__Supplied material__
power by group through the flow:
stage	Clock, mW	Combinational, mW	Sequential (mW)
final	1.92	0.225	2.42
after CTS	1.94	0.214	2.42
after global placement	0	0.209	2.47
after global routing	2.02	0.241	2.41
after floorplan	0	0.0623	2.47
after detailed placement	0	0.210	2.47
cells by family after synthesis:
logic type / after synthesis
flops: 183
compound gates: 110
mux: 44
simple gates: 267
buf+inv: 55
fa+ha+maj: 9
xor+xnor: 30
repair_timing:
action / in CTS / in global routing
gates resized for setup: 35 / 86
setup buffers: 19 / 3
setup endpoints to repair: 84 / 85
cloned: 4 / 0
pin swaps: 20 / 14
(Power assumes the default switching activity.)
--- config.mk ---
export PLATFORM = sky130hd
export DESIGN_NAME = alu_mc
export DESIGN_NICKNAME = d
export VERILOG_FILES = /design/src/rtl/alu_mc_pkg.sv /design/src/rtl/alu_iter.sv /design/src/rtl/alu_mc.sv
export SDC_FILE = /design/constraint.sdc
export NUM_CORES = 1
export LEC_CHECK = 0
export CAP_MARGIN = 20
export CORE_ASPECT_RATIO = 1.1
export CORE_UTILIZATION = 59
export CTS_CLUSTER_DIAMETER = 30
export DETAILED_ROUTE_END_ITERATION = 6
export GPL_TIMING_DRIVEN = 0
export PLACE_DENSITY = 0.88
export SETUP_SLACK_MARGIN = 0.05
export SKIP_CTS_REPAIR_TIMING = 1
export SLEW_MARGIN = 40
export SYNTH_ARGS = -nofsm -noshare
export SYNTH_HDL_FRONTEND = slang
export SYNTH_SLANG_ARGS = --single-unit
export TNS_END_PERCENT = 100
--- constraint.sdc ---
create_clock -name clk_i -period 5.8 [get_ports clk_i]
set_input_delay 1.16 -clock clk_i [delete_from_list [all_inputs] [get_ports clk_i]]
set_output_delay 1.16 -clock clk_i [all_outputs]
set_load 0.005 [all_outputs]
--- src/rtl/alu_mc_pkg.sv ---
// Shared definitions for the multi-cycle ALU: opcode and FSM state encodings.
package alu_mc_pkg;

  typedef enum logic [3:0] {
    OP_CLR = 4'd0,
    OP_ADD = 4'd1,
    OP_SUB = 4'd2,
    OP_AND = 4'd3,
    OP_OR  = 4'd4,
    OP_SL  = 4'd5,
    OP_SR  = 4'd6,
    OP_SET = 4'd7,
    OP_INC = 4'd8,
    OP_DEC = 4'd9,
    OP_ADC = 4'd10,
    OP_SBC = 4'd11,
    OP_MUL = 4'd12
  } alu_op_t;

  typedef enum logic [1:0] {
    IDLE  = 2'd0,
    SHIFT = 2'd1,
    MUL   = 2'd2
  } alu_state_t;

endpackage

--- src/rtl/alu_iter.sv ---
// Iterative datapath for alu_mc: one-bit-per-cycle shifter and, when
// ALU_MUL_EN is defined, a shift-add multiplier over a 2*WIDTH accumulator.
module alu_iter
  import alu_mc_pkg::*;
#(
  parameter int WIDTH = 8
) (
  input  logic             clk_i,
  input  logic             rst_i,
  input  logic             start_i,
  input  logic             mul_i,
  input  logic             left_i,
  input  logic             step_i,
  input  logic [WIDTH-1:0] rs_i,
  input  logic [WIDTH-1:0] rt_i,
  output logic             last_o,
  output logic [WIDTH-1:0] res_o,
  output logic             hi_nz_o
);

  localparam int CW = $clog2(WIDTH) + 1;

  logic [CW-1:0]    cnt_q, cnt_d;
  logic [WIDTH-1:0] work_q, work_d, work_nx;
  logic             left_q, left_d;

  assign work_nx = left_q ? (work_q << 1) : (work_q >> 1);
  // last_o flags the edge on which the final step lands, so the caller can
  // capture res_o (the post-step value) on that same edge.
  assign last_o  = step_i && (cnt_q == CW'(1));

  always_comb begin
    cnt_d  = cnt_q;
    work_d = work_q;
    left_d = left_q;
    if (start_i) begin
`ifdef ALU_MUL_EN
      cnt_d = mul_i ? CW'(WIDTH) : rs_i[CW-1:0];
`else
      cnt_d = rs_i[CW-1:0];
`endif
      work_d = rt_i;
      left_d = left_i;
    end else if (step_i) begin
      cnt_d  = cnt_q - CW'(1);
      work_d = work_nx;
    end
  end

  always_ff @(posedge clk_i) begin
    if (rst_i) begin
      cnt_q  <= '0;
      work_q <= '0;
      left_q <= 1'b0;
    end else begin
      cnt_q  <= cnt_d;
      work_q <= work_d;
      left_q <= left_d;
    end
  end

`ifdef ALU_MUL_EN
  logic                 mul_q, mul_d;
  logic [WIDTH-1:0]     mcand_q, mcand_d;
  logic [2*WIDTH-1:0]   acc_q, acc_d, acc_nx;
  logic [WIDTH:0]       acc_sum;

  // Multiplier sits in the low half; add multiplicand into the high half
  // when the current LSB is set, then shift the whole accumulator right.
  always_comb begin
    acc_sum = {1'b0, acc_q[2*WIDTH-1:WIDTH]}
            + (acc_q[0] ? {1'b0, mcand_q} : {(WIDTH+1){1'b0}});
    acc_nx  = {acc_sum, acc_q[WIDTH-1:1]};
  end

  always_comb begin
    mul_d   = mul_q;
    mcand_d = mcand_q;
    acc_d   = acc_q;
    if (start_i) begin
      mul_d   = mul_i;
      mcand_d = rs_i;
      acc_d   = {{WIDTH{1'b0}}, rt_i};
    end else if (step_i) begin
      acc_d = acc_nx;
    end
  end

  always_ff @(posedge clk_i) begin
    if (rst_i) begin
      mul_q   <= 1'b0;
      mcand_q <= '0;
      acc_q   <= '0;
    end else begin
      mul_q   <= mul_d;
      mcand_q <= mcand_d;
      acc_q   <= acc_d;
    end
  end

  assign res_o   = mul_q ? acc_nx[WIDTH-1:0] : work_nx;
  assign hi_nz_o = |acc_nx[2*WIDTH-1:WIDTH];
`else
  logic [WIDTH-CW:0] unused_bits;
  assign unused_bits = {mul_i, rs_i[WIDTH-1:CW]};
  assign res_o       = work_nx;
  assign hi_nz_o     = 1'b0;
`endif

endmodule

--- src/rtl/alu_mc.sv ---
// Multi-cycle parametrised ALU with valid/ready accept and done pulse.
// Define ALU_MUL_EN to build the iterative multiplier; otherwise op 12 is a NOP.
module alu_mc
  import alu_mc_pkg::*;
#(
  parameter int WIDTH = 8
) (
  input  logic             clk_i,
  input  logic             rst_i,
  input  logic             valid_i,
  output logic             ready_o,
  input  logic [3:0]       op_i,
  input  logic [WIDTH-1:0] rs_i,
  input  logic [WIDTH-1:0] rt_i,
  output logic [WIDTH-1:0] result_o,
  output logic             carry_o,
  output logic             z_o,
  output logic             done_o
);

  localparam int CW = $clog2(WIDTH) + 1;
  localparam logic [WIDTH:0] ONE_W = {{WIDTH{1'b0}}, 1'b1};

  alu_state_t       state_q, state_d;
  logic [WIDTH-1:0] result_q, result_d;
  logic             carry_q, carry_d;
  logic             z_q, z_d;
  logic             done_q, done_d;

  logic             accept;
  logic             big_shift;
  logic             complete;
  logic [WIDTH-1:0] op_res;
  logic             op_carry;
  logic             iter_start, iter_mul, iter_step, iter_last, iter_hi_nz;
  logic [WIDTH-1:0] iter_res;

  assign ready_o   = (state_q == IDLE) && !rst_i;
  assign accept    = valid_i && ready_o;
  // WIDTH is a power of two, so any set bit at or above log2(WIDTH) means rs >= WIDTH.
  assign big_shift = |rs_i[WIDTH-1:CW-1];
  assign iter_step = (state_q == SHIFT) || (state_q == MUL);

  alu_iter #(.WIDTH(WIDTH)) u_iter (
    .clk_i   (clk_i),
    .rst_i   (rst_i),
    .start_i (iter_start),
    .mul_i   (iter_mul),
    .left_i  (op_i == OP_SL),
    .step_i  (iter_step),
    .rs_i    (rs_i),
    .rt_i    (rt_i),
    .last_o  (iter_last),
    .res_o   (iter_res),
    .hi_nz_o (iter_hi_nz)
  );

  always_comb begin
    state_d    = state_q;
    result_d   = result_q;
    carry_d    = carry_q;
    z_d        = z_q;
    done_d     = 1'b0;
    complete   = 1'b0;
    op_res     = '0;
    op_carry   = carry_q;
    iter_start = 1'b0;
    iter_mul   = 1'b0;
    unique case (state_q)
      IDLE: begin
        if (accept) begin
          complete = 1'b1;
          case (op_i)
            OP_CLR: op_carry = 1'b0;
            OP_ADD: {op_carry, op_res} = {1'b0, rs_i} + {1'b0, rt_i};
            OP_SUB: {op_carry, op_res} = {1'b0, rs_i} - {1'b0, rt_i};
            OP_AND: op_res = rs_i & rt_i;
            OP_OR:  op_res = rs_i | rt_i;
            OP_SL, OP_SR: begin
              if (rs_i == '0) begin
                op_res = rt_i;
              end else if (!big_shift) begin
                complete   = 1'b0;
                iter_start = 1'b1;
                state_d    = SHIFT;
              end
            end
            OP_SET: op_res = rs_i;
            OP_INC: {op_carry, op_res} = {1'b0, rs_i} + ONE_W;
            OP_DEC: {op_carry, op_res} = {1'b0, rs_i} - ONE_W;
            OP_ADC: {op_carry, op_res} = {1'b0, rs_i} + {1'b0, rt_i}
                                       + {{WIDTH{1'b0}}, carry_q};
            OP_SBC: {op_carry, op_res} = {1'b0, rs_i} - {1'b0, rt_i}
                                       - {{WIDTH{1'b0}}, carry_q};
`ifdef ALU_MUL_EN
            OP_MUL: begin
              complete   = 1'b0;
              iter_start = 1'b1;
              iter_mul   = 1'b1;
              state_d    = MUL;
            end
`endif
            default: op_res = '0;
          endcase
        end
      end
      SHIFT: begin
        if (iter_last) begin
          complete = 1'b1;
          op_res   = iter_res;
          state_d  = IDLE;
        end
      end
      MUL: begin
        if (iter_last) begin
          complete = 1'b1;
          op_res   = iter_res;
          op_carry = iter_hi_nz;
          state_d  = IDLE;
        end
      end
      default: state_d = IDLE;
    endcase
    if (complete) begin
      result_d = op_res;
      carry_d  = op_carry;
      z_d      = (op_res == '0);
      done_d   = 1'b1;
    end
  end

  always_ff @(posedge clk_i) begin
    if (rst_i) begin
      state_q  <= IDLE;
      result_q <= '0;
      carry_q  <= 1'b0;
      z_q      <= 1'b0;
      done_q   <= 1'b0;
    end else begin
      state_q  <= state_d;
      result_q <= result_d;
      carry_q  <= carry_d;
      z_q      <= z_d;
      done_q   <= done_d;
    end
  end

  assign result_o = result_q;
  assign carry_o  = carry_q;
  assign z_o      = z_q;
  assign done_o   = done_q;

endmodule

__Required work__
Note which lines carry the word "accumulator" in the material, then copy each of them.

__Worked solution__
// ALU_MUL_EN is defined, a shift-add multiplier over a 2*WIDTH accumulator.
  // when the current LSB is set, then shift the whole accumulator right.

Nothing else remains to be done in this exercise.